Each record below should be printed exactly as it was written.

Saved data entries
►

## config.mk

```make
export PLATFORM = sky130hd
export DESIGN_NAME = lcd_line_prefetch
export DESIGN_NICKNAME = d
export VERILOG_FILES = /design/src/rtl/lcd_pkg.sv /design/src/rtl/sync_fifo.sv /design/src/rtl/lcd_line_prefetch.sv
export SDC_FILE = /design/constraint.sdc
export NUM_CORES = 2
export LEC_CHECK = 0
export CORE_ASPECT_RATIO = 2
export CORE_MARGIN = 2
export CORE_UTILIZATION = 56
export CTS_CLUSTER_DIAMETER = 120
export DETAILED_ROUTE_END_ITERATION = 10
export GPL_TIMING_DRIVEN = 0
export HOLD_SLACK_MARGIN = 0.05
export PLACE_DENSITY = 0.77
export SETUP_SLACK_MARGIN = 0.02
export SYNTH_ARGS = -nofsm -noshare
export SYNTH_HDL_FRONTEND = slang
export SYNTH_HIERARCHICAL = 1
export SYNTH_SLANG_ARGS = --single-unit
```

## constraint.sdc

```tcl
create_clock -name sys_clk -period 3.5 [get_ports sys_clk]
set_input_delay 0.7 -clock sys_clk [delete_from_list [all_inputs] [get_ports sys_clk]]
set_output_delay 0.7 -clock sys_clk [all_outputs]
set_load 0.05 [all_outputs]
```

◄

> [RESPONSE TO THE EXERCISE]
## config.mk

```make
export PLATFORM = sky130hd
export DESIGN_NAME = lcd_line_prefetch
export DESIGN_NICKNAME = d
export VERILOG_FILES = /design/src/rtl/lcd_pkg.sv /design/src/rtl/sync_fifo.sv /design/src/rtl/lcd_line_prefetch.sv
export SDC_FILE = /design/constraint.sdc
export NUM_CORES = 2
export LEC_CHECK = 0
export CORE_ASPECT_RATIO = 2
export CORE_MARGIN = 2
export CORE_UTILIZATION = 56
export CTS_CLUSTER_DIAMETER = 120
export DETAILED_ROUTE_END_ITERATION = 10
export GPL_TIMING_DRIVEN = 0
export HOLD_SLACK_MARGIN = 0.05
export PLACE_DENSITY = 0.77
export SETUP_SLACK_MARGIN = 0.02
export SYNTH_ARGS = -nofsm -noshare
export SYNTH_HDL_FRONTEND = slang
export SYNTH_HIERARCHICAL = 1
export SYNTH_SLANG_ARGS = --single-unit
```

## constraint.sdc

```tcl
create_clock -name sys_clk -period 3.5 [get_ports sys_clk]
set_input_delay 0.7 -clock sys_clk [delete_from_list [all_inputs] [get_ports sys_clk]]
set_output_delay 0.7 -clock sys_clk [all_outputs]
set_load 0.05 [all_outputs]
```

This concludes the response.